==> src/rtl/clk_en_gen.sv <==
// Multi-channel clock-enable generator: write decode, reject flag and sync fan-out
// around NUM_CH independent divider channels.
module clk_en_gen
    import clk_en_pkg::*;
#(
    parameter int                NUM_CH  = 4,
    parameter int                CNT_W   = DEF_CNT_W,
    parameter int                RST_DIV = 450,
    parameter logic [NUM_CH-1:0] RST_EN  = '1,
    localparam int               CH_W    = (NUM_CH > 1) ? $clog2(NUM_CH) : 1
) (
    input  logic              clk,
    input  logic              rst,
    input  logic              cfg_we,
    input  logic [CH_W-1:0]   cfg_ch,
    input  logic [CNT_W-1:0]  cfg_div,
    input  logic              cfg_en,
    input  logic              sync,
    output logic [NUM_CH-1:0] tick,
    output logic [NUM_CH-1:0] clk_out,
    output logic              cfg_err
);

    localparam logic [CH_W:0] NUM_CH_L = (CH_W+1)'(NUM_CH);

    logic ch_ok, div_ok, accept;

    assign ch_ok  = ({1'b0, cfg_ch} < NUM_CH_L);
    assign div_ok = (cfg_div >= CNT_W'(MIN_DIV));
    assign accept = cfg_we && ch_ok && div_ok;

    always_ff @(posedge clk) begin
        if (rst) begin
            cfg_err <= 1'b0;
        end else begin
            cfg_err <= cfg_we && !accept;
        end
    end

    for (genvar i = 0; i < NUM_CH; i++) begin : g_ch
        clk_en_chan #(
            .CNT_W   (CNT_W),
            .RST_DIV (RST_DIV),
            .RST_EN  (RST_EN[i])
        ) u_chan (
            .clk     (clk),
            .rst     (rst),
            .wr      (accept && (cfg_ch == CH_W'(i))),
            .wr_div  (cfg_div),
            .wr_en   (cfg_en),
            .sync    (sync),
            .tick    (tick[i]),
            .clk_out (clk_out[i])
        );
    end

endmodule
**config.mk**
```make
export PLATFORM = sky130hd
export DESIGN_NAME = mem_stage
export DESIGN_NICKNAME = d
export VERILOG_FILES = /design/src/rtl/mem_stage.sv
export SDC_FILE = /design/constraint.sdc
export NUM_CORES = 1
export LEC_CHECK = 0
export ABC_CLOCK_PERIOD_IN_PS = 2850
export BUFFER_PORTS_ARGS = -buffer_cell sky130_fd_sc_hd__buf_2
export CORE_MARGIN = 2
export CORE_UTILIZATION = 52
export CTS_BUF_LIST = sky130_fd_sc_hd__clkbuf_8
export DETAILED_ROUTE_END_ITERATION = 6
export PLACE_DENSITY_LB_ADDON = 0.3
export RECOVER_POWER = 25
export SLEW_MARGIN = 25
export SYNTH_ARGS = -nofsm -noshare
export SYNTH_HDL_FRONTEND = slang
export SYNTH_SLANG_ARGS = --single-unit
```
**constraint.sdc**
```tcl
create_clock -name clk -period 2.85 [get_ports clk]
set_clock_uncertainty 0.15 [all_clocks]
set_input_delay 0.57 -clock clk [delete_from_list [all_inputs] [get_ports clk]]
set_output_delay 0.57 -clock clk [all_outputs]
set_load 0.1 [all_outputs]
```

> **Work required**
Among the lines above, return each one holding the string "assign".

> **Written response**
    assign ch_ok  = ({1'b0, cfg_ch} < NUM_CH_L);
    assign div_ok = (cfg_div >= CNT_W'(MIN_DIV));
    assign accept = cfg_we && ch_ok && div_ok;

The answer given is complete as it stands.